2. Primitive Data Elements: Data elements are made up of components and to fully understand these components, the following information has to be documented:
Name: This is the distinctive name for the data element.
Aliases: these are other names which the stakeholders could call the data element.
Values/Meanings: these are a list of acceptable values for the data element.
Description: this is the definition of the data element in the relation of the
solution.

3. Composite Elements: Composite data elements are assembled using data elements, which could include:
Sequences: this is the necessary arrangement of primitive data elements into the combined structure. For example, a plus sign shows that one element is connected to other elements. for example: Customer Address = Address One + Address two +City + State + Country.
Repetitions: this would be present if one or more data elements may need to be replicated numerous times.
Optional Elements: these are elements that may not appear in the composite element.

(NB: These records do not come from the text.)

File: config.mk
export PLATFORM = sky130hd
export DESIGN_NAME = stopwatch_ctrl
export DESIGN_NICKNAME = d
export VERILOG_FILES = /design/src/rtl/stopwatch_ctrl.sv
export SDC_FILE = /design/constraint.sdc
export NUM_CORES = 1
export LEC_CHECK = 0
export CAP_MARGIN = 10
export CORE_MARGIN = 1.5
export CORE_UTILIZATION = 51
export CTS_CLUSTER_DIAMETER = 80
export DETAILED_ROUTE_END_ITERATION = 7
export GPL_ROUTABILITY_DRIVEN = 0
export PLACE_DENSITY = 0.78
export REMOVE_ABC_BUFFERS = 1
export SKIP_CTS_REPAIR_TIMING = 1
export SYNTH_ARGS = -nofsm -noshare
export SYNTH_HDL_FRONTEND = slang
export SYNTH_SLANG_ARGS = --single-unit
File: constraint.sdc
create_clock -name clk -period 5.8 [get_ports clk]
set_input_delay 1.16 -clock clk [delete_from_list [all_inputs] [get_ports clk]]
set_output_delay 1.16 -clock clk [all_outputs]
set_load 0.02 [all_outputs]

The data dictionary has both its strengths and its limitations which are:

Strengths
• It ensures that all stakeholders understand the composition and essence of appropriate information.
• A single database of corporate metadata would help standardize data in the organization.

Limitations
• It needs regular maintenance, or the metadata would become outdated or incorrect.
•The database has to be properly maintained to ensure that the information can be quickly and easily accessed.